Work to be completed | Line count for "setup": give the number of lines in the records below that hold it, and nothing else.

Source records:
....................

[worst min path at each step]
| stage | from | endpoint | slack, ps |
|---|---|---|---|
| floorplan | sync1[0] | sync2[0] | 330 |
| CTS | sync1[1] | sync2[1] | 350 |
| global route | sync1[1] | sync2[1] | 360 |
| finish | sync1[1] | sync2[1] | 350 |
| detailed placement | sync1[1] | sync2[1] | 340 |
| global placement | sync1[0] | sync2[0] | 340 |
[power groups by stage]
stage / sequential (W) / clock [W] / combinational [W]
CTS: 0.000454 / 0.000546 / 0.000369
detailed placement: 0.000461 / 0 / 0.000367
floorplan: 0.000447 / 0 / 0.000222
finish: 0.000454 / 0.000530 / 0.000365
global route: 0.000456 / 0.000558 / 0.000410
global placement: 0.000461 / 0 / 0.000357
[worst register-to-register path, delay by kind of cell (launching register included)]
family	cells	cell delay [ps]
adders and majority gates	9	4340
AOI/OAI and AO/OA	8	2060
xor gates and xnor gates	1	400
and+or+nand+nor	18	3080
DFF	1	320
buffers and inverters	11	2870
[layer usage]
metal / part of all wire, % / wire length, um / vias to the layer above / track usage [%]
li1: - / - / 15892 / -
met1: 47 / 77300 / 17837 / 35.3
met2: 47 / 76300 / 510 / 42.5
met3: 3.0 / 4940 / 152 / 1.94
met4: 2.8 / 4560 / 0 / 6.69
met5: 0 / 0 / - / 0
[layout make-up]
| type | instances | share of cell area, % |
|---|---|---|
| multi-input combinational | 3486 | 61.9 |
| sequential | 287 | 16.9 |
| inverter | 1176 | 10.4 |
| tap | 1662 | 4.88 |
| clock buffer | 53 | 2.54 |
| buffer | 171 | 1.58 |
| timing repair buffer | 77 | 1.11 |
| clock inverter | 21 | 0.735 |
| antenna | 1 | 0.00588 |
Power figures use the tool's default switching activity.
## src/hw/efp_pkg.sv

```systemverilog
// Purpose: shared constants for encoder feedback and pwm setup
// Assumes: 10 MHz system clock, apb register access
// Notes: times kept in 10 ms ticks, switching frequency in 10 Hz units
package efp_pkg;
    // clock and tick timing
    localparam int CLK_HZ = 10000000;
    localparam int TICK_MS = 10;
    localparam int TICK_CYC = CLK_HZ / 1000 * TICK_MS;
    localparam int COMM_LOSS_MS = 2000;
    localparam int COMM_LOSS_TICKS = COMM_LOSS_MS / TICK_MS;
    // register byte offsets
    localparam logic [7:0] OFS_CTRL = 8'h00;
    localparam logic [7:0] OFS_LINES = 8'h04;
    localparam logic [7:0] OFS_POS = 8'h08;
    localparam logic [7:0] OFS_POS16 = 8'h0C;
    localparam logic [7:0] OFS_SPEED = 8'h10;
    localparam logic [7:0] OFS_DELAY = 8'h14;
    localparam logic [7:0] OFS_BAND = 8'h18;
    localparam logic [7:0] OFS_FSW = 8'h1C;
    localparam logic [7:0] OFS_MAXDEV = 8'h20;
    localparam logic [7:0] OFS_STATUS = 8'h24;
    // control field positions
    localparam int CTRL_FB = 0;
    localparam int CTRL_PH = 1;
    localparam int CTRL_SND = 2;
    localparam int CTRL_MODE = 5;
    localparam int CTRL_RND = 6;
    // status field positions
    localparam int ST_BOARD = 0;
    localparam int ST_COMM = 1;
    localparam int ST_PULSE = 2;
    localparam int ST_DEV = 3;
    // setting values, limits and resets
    localparam logic [2:0] SND_FIXED = 3'h1;
    localparam logic [2:0] SND_ADV = 3'h4;
    localparam logic [15:0] LINES_MIN = 16'h0005;
    localparam logic [15:0] LINES_MAX = 16'h4000;
    localparam logic [15:0] LINES_RST = 16'h0400;
    localparam logic [15:0] FSW_FIXED = 16'h012C;
    localparam logic [15:0] FSW_MIN = 16'h0096;
    localparam logic [15:0] FSW_MAX = 16'h0258;
    localparam logic [15:0] FSW_MAX_HI = 16'h0320;
    localparam logic [15:0] FSW_RST = 16'h012C;
    localparam logic [15:0] DELAY_MAX = 16'h03E8;
    localparam logic [15:0] BAND_MAX = 16'h0190;
    localparam logic [15:0] BAND_RST = 16'h000A;
    localparam logic [3:0] DEV_TRIP_CODE = 4'h2;
    // rpm per window edge = 60 s / (4 edges * window) / lines
    localparam logic [15:0] RPM_SCALE = 16'h05DC;
endpackage : efp_pkg

```

## src/hw/efp_top.sv

```systemverilog
// Purpose: encoder decode, speed, supervision and pwm settings
// Assumes: apb slave with zero wait states, one clock
// Notes: encoder pins are synchronised before any decoding
//
// Overview of operation
// RULE1: speed feedback passes to control only while feedback enable is one.
// RULE2: encoder line count 5..16384, default 1024, scales measured speed.
// RULE3: position count is signed 32-bit, reset to zero.
// RULE4: position counts up for positive and down for negative rotation.
// RULE5: host presets position as a 16-bit or 32-bit value.
// RULE6: every edge of both channels counts, four per line.
// RULE7: speed only trustworthy within 16-bit span; no saturation applied.
// RULE8: encoder enabled but no board after power-up raises encoder trip.
// RULE9: board link lost over 2 seconds raises encoder trip.
// RULE10: no pulses for fault delay under torque or current limit trips.
// RULE11: speed outside band for the fault delay raises deviation trip.
// RULE12: deviation trip reports code two.
// RULE13: fault delay 0.01..10.00 s, zero disables, zero by default.
// RULE14: band bounds speed minus ramp, 0..400 percent, default 10.
// RULE15: longest out-of-band time recorded to 10 s, cleared by zero.
// RULE16: longest out-of-band time comes up zero after power-up.
// RULE17: phase order zero gives U V W, one gives U W V.
// RULE18: sound one forces 3 kHz, four applies advanced settings.
// RULE19: switching reference 1.50..6.00 kHz, 8 kHz above 400 Hz motors.
// RULE20: overtemperature lowers switching frequency, never below 1.5 kHz.
// RULE21: sine filter mode fixes frequency, no thermal reduction.
// RULE22: random modulation varies frequency within one eighth.
// RULE23: direction from channel phase; swapping channels flips sign.
// RULE24: inputs synchronised; simultaneous change of both ignored.
//
// Added by the designer: the APB interface to the registers and the register offsets.
`timescale 1ns/1ns
module efp_top
    import efp_pkg::*;
#(
    parameter int TICK_CYCLES = TICK_CYC
) (
    // clock and reset
    input wire logic sys_clk,
    input wire logic nrst,
    // apb slave
    input wire logic psel,
    input wire logic penable,
    input wire logic pwrite,
    input wire logic [7:0] paddr,
    input wire logic [31:0] pwdata,
    output logic [31:0] prdata,
    output logic pready,
    output logic pslverr,
    // encoder board pins
    input wire logic enc_a,
    input wire logic enc_b,
    input wire logic board_present,
    input wire logic board_link_ok,
    // drive state from control logic
    input wire logic torque_limit_state,
    input wire logic current_limit_state,
    input wire logic switch_overtemp,
    input wire logic motor_freq_above_400,
    input wire logic signed [31:0] ramp_rpm,
    // modulator phase inputs and motor outputs
    input wire logic mod_u,
    input wire logic mod_v,
    input wire logic mod_w,
    output logic drive_u,
    output logic drive_v,
    output logic drive_w,
    // results to control
    output logic signed [31:0] speed_feedback,
    output logic [15:0] fsw_actual,
    output logic encoder_trip,
    output logic deviation_trip,
    output logic [3:0] deviation_trip_code
);
    typedef enum logic [1:0] {EFP_IDLE, EFP_DIV, EFP_DONE} efp_div_e;

    logic [6:0] ctrl;
    logic [15:0] lines, delay, band, fsw_ref, max_deviation_time;
    logic [3:0] status;
    logic signed [31:0] position, speed, win_cnt;
    logic [2:0] sa, sb, sp, sl;
    logic ca, cb, step, dir_up;
    logic [31:0] tick_cnt;
    logic tick;
    logic wr, rd;
    logic [15:0] nopulse_cnt, dev_cnt, comm_cnt, fsw_therm;
    logic out_band, board_seen;
    logic [63:0] rem;
    logic [31:0] quo;
    logic [5:0] div_n;
    logic div_neg;
    efp_div_e div_st;
    logic [15:0] lfsr;
    logic [15:0] fsw_cap, rnd_span, next_fsw;
    logic [16:0] rnd_off;
    logic [32:0] diff_mag, ramp_mag;

    // apb decode, no wait states
    assign pready = 1'b1;
    assign wr = psel & penable & pwrite;
    assign rd = psel & ~penable & ~pwrite;
    assign fsw_cap = motor_freq_above_400 ? FSW_MAX_HI : FSW_MAX;

    // pin synchronisers, stage 0 read only by stage 1
    always_ff @(posedge sys_clk) begin
        if (!nrst) begin
            sa <= 3'h0;
            sb <= 3'h0;
            sp <= 3'h0;
            sl <= 3'h0;
        end else begin
            sa <= {sa[1:0], enc_a}; // RULE24
            sb <= {sb[1:0], enc_b}; // RULE24
            sp <= {sp[1:0], board_present};
            sl <= {sl[1:0], board_link_ok};
        end
    end

    // edge detect on synchronised channels
    assign ca = sa[1] ^ sa[2];
    assign cb = sb[1] ^ sb[2];
    assign step = ca ^ cb; // RULE6 RULE24
    assign dir_up = sa[1] ^ sb[2]; // RULE23

    // 10 ms tick divider
    always_ff @(posedge sys_clk) begin
        if (!nrst) begin
            tick_cnt <= 32'h0;
            tick <= 1'b0;
        end else begin
            tick <= (tick_cnt == 32'(TICK_CYCLES - 1));
            tick_cnt <= (tick_cnt == 32'(TICK_CYCLES - 1)) ? 32'h0
                : tick_cnt + 32'h1;
        end
    end

    // position counter with host preset
    always_ff @(posedge sys_clk) begin
        if (!nrst) begin
            position <= 32'sh0; // RULE3
        end else if (wr && paddr == OFS_POS) begin
            position <= pwdata; // RULE5
        end else if (wr && paddr == OFS_POS16) begin
            position <= {{16{pwdata[15]}}, pwdata[15:0]}; // RULE5
        end else if (step) begin
            position <= dir_up ? position + 32'sh1
                : position - 32'sh1; // RULE4
        end
    end

    // edges per window, then rpm = edges * scale / lines
    always_ff @(posedge sys_clk) begin
        if (!nrst) begin
            win_cnt <= 32'sh0;
            div_st <= EFP_IDLE;
            rem <= 64'h0;
            quo <= 32'h0;
            div_n <= 6'h0;
            div_neg <= 1'b0;
            speed <= 32'sh0;
        end else begin
            if (tick) begin
                win_cnt <= step ? (dir_up ? 32'sh1 : -32'sh1) : 32'sh0;
            end else if (step) begin
                win_cnt <= dir_up ? win_cnt + 32'sh1 : win_cnt - 32'sh1;
            end
            case (div_st)
                EFP_IDLE: begin
                    if (tick) begin
                        div_neg <= win_cnt[31];
                        rem <= {32'h0, 32'(($unsigned(win_cnt[31]
                            ? -win_cnt : win_cnt)) * RPM_SCALE)};
                        quo <= 32'h0;
                        div_n <= 6'h0;
                        div_st <= EFP_DIV;
                    end
                end
                EFP_DIV: begin
                    // restoring divide by line count, one bit per cycle
                    if (rem[62:31] >= {16'h0, lines}) begin // RULE2
                        rem <= {rem[62:31] - {16'h0, lines}, rem[30:0],
                            1'b0};
                        quo <= {quo[30:0], 1'b1};
                    end else begin
                        rem <= {rem[62:0], 1'b0};
                        quo <= {quo[30:0], 1'b0};
                    end
                    div_n <= div_n + 6'h1;
                    if (div_n == 6'd31) begin
                        div_st <= EFP_DONE;
                    end
                end
                EFP_DONE: begin
                    speed <= div_neg ? -$signed(quo) : $signed(quo); // RULE7
                    div_st <= EFP_IDLE;
                end
                default: div_st <= EFP_IDLE;
            endcase
        end
    end

    // speed to control only when feedback enabled
    always_ff @(posedge sys_clk) begin
        if (!nrst) begin
            speed_feedback <= 32'sh0;
        end else begin
            speed_feedback <= ctrl[CTRL_FB] ? speed : 32'sh0; // RULE1
        end
    end

    // settings registers, out-of-range writes refused
    always_ff @(posedge sys_clk) begin
        if (!nrst) begin
            ctrl <= {2'h0, SND_FIXED, 2'h0}; // RULE1 RULE18
            lines <= LINES_RST; // RULE2
            delay <= 16'h0; // RULE13
            band <= BAND_RST; // RULE14
            fsw_ref <= FSW_RST;
        end else if (wr) begin
            case (paddr)
                OFS_CTRL: ctrl <= pwdata[6:0];
                OFS_LINES: begin
                    if (pwdata[15:0] >= LINES_MIN
                        && pwdata[15:0] <= LINES_MAX
                        && pwdata[31:16] == 16'h0) begin
                        lines <= pwdata[15:0]; // RULE2
                    end
                end
                OFS_DELAY: begin
                    if (pwdata[15:0] <= DELAY_MAX
                        && pwdata[31:16] == 16'h0) begin
                        delay <= pwdata[15:0]; // RULE13
                    end
                end
                OFS_BAND: begin
                    if (pwdata[15:0] <= BAND_MAX
                        && pwdata[31:16] == 16'h0) begin
                        band <= pwdata[15:0]; // RULE14
                    end
                end
                OFS_FSW: begin
                    if (pwdata[15:0] >= FSW_MIN && pwdata[15:0] <= fsw_cap
                        && pwdata[31:16] == 16'h0) begin
                        fsw_ref <= pwdata[15:0]; // RULE19
                    end
                end
                default: ;
            endcase
        end
    end

    // error answer for refused or unmapped accesses
    always_comb begin
        pslverr = 1'b0;
        if (psel && penable && pwrite) begin
            case (paddr)
                OFS_CTRL, OFS_POS, OFS_POS16, OFS_STATUS: pslverr = 1'b0;
                OFS_LINES: pslverr = pwdata < 32'(LINES_MIN)
                    || pwdata > 32'(LINES_MAX);
                OFS_DELAY: pslverr = pwdata > 32'(DELAY_MAX);
                OFS_BAND: pslverr = pwdata > 32'(BAND_MAX);
                OFS_FSW: pslverr = pwdata < 32'(FSW_MIN)
                    || pwdata > 32'(fsw_cap);
                OFS_MAXDEV: pslverr = pwdata != 32'h0;
                default: pslverr = 1'b1;
            endcase
        end else if (psel && penable) begin
            pslverr = paddr > OFS_STATUS || paddr[1:0] != 2'h0;
        end
    end

    // read data latched in setup cycle
    always_ff @(posedge sys_clk) begin
        if (!nrst) begin
            prdata <= 32'h0;
        end else if (rd) begin
            case (paddr)
                OFS_CTRL: prdata <= {25'h0, ctrl};
                OFS_LINES: prdata <= {16'h0, lines};
                OFS_POS: prdata <= position;
                OFS_POS16: prdata <= {{16{position[15]}}, position[15:0]};
                OFS_SPEED: prdata <= speed; // RULE7
                OFS_DELAY: prdata <= {16'h0, delay};
                OFS_BAND: prdata <= {16'h0, band};
                OFS_FSW: prdata <= {16'h0, fsw_ref};
                OFS_MAXDEV: prdata <= {16'h0, max_deviation_time};
                OFS_STATUS: prdata <= {fsw_actual, 8'h0,
                    deviation_trip_code, status};
                default: prdata <= 32'h0;
            endcase
        end
    end

    // deviation band check: |speed - ramp| * 100 > band * |ramp|
    always_comb begin
        diff_mag = 33'(speed) - 33'(ramp_rpm);
        if (diff_mag[32]) begin
            diff_mag = -diff_mag;
        end
        ramp_mag = ramp_rpm[31] ? -33'(ramp_rpm) : 33'(ramp_rpm);
        out_band = 48'(diff_mag) * 48'd100
            > 48'(ramp_mag) * 48'(band); // RULE14
    end

    // supervision timers in ticks
    always_ff @(posedge sys_clk) begin
        if (!nrst) begin
            nopulse_cnt <= 16'h0;
            dev_cnt <= 16'h0;
            comm_cnt <= 16'h0;
            max_deviation_time <= 16'h0; // RULE16
        end else begin
            if (step || !(torque_limit_state || current_limit_state)) begin
                nopulse_cnt <= 16'h0;
            end else if (tick && nopulse_cnt != DELAY_MAX) begin
                nopulse_cnt <= nopulse_cnt + 16'h1;
            end
            if (!out_band) begin
                dev_cnt <= 16'h0;
            end else if (tick && dev_cnt != DELAY_MAX) begin
                dev_cnt <= dev_cnt + 16'h1; // RULE11
            end
            if (sl[2]) begin
                comm_cnt <= 16'h0;
            end else if (tick && comm_cnt <= 16'(COMM_LOSS_TICKS)) begin
                comm_cnt <= comm_cnt + 16'h1; // RULE9
            end
            // growth wins over a host clear in the same cycle
            if (dev_cnt > max_deviation_time) begin
                max_deviation_time <= dev_cnt; // RULE15
            end else if (wr && paddr == OFS_MAXDEV && pwdata == 32'h0) begin
                max_deviation_time <= 16'h0; // RULE15
            end
        end
    end

    // sticky trips, write one to clear, set wins
    always_ff @(posedge sys_clk) begin
        if (!nrst) begin
            status <= 4'h0;
            board_seen <= 1'b0;
        end else begin
            board_seen <= board_seen | tick;
            for (int i = 0; i < 4; i++) begin
                if (wr && paddr == OFS_STATUS && pwdata[i]) begin
                    status[i] <= 1'b0;
                end
            end
            if (board_seen && ctrl[CTRL_FB] && !sp[2]) begin
                status[ST_BOARD] <= 1'b1; // RULE8
            end
            if (comm_cnt > 16'(COMM_LOSS_TICKS)) begin
                status[ST_COMM] <= 1'b1; // RULE9
            end
            if (delay != 16'h0 && nopulse_cnt >= delay) begin
                status[ST_PULSE] <= 1'b1; // RULE10 RULE13
            end
            if (delay != 16'h0 && dev_cnt >= delay) begin
                status[ST_DEV] <= 1'b1; // RULE11 RULE13
            end
        end
    end

    assign encoder_trip = |status[ST_PULSE:ST_BOARD];
    assign deviation_trip = status[ST_DEV];
    assign deviation_trip_code = status[ST_DEV] ? DEV_TRIP_CODE
        : 4'h0; // RULE12

    // thermal reduction, stepping 10 Hz per tick
    always_ff @(posedge sys_clk) begin
        if (!nrst) begin
            fsw_therm <= FSW_RST;
        end else if (ctrl[CTRL_MODE] || fsw_therm > fsw_ref) begin
            fsw_therm <= fsw_ref; // RULE21
        end else if (tick) begin
            if (switch_overtemp && fsw_therm > FSW_MIN) begin
                fsw_therm <= fsw_therm - 16'h1; // RULE20
            end else if (!switch_overtemp && fsw_therm < fsw_ref) begin
                fsw_therm <= fsw_therm + 16'h1;
            end
        end
    end

    // random offset in [-fsw_therm/8, +fsw_therm/8)
    always_ff @(posedge sys_clk) begin
        if (!nrst) begin
            lfsr <= 16'hACE1;
        end else if (tick) begin
            lfsr <= {lfsr[14:0], lfsr[15] ^ lfsr[13] ^ lfsr[12] ^ lfsr[10]};
        end
    end
    assign rnd_span = fsw_therm >> 3; // RULE22
    assign rnd_off = 17'((24'(lfsr[7:0]) * 24'(rnd_span)) >> 7);

    // selected switching frequency
    always_comb begin
        next_fsw = FSW_FIXED; // RULE18
        if (ctrl[CTRL_SND +: 3] == SND_ADV) begin
            next_fsw = fsw_therm; // RULE18
            if (ctrl[CTRL_RND] && !ctrl[CTRL_MODE]) begin // RULE21
                next_fsw = 16'(17'(fsw_therm) + rnd_off
                    - 17'(rnd_span)); // RULE22
            end
        end
    end

    // registered outputs to modulator
    always_ff @(posedge sys_clk) begin
        if (!nrst) begin
            fsw_actual <= FSW_FIXED;
            drive_u <= 1'b0;
            drive_v <= 1'b0;
            drive_w <= 1'b0;
        end else begin
            fsw_actual <= next_fsw;
            drive_u <= mod_u;
            drive_v <= ctrl[CTRL_PH] ? mod_w : mod_v; // RULE17
            drive_w <= ctrl[CTRL_PH] ? mod_v : mod_w; // RULE17
        end
    end
endmodule : efp_top

```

....................

Solution | 2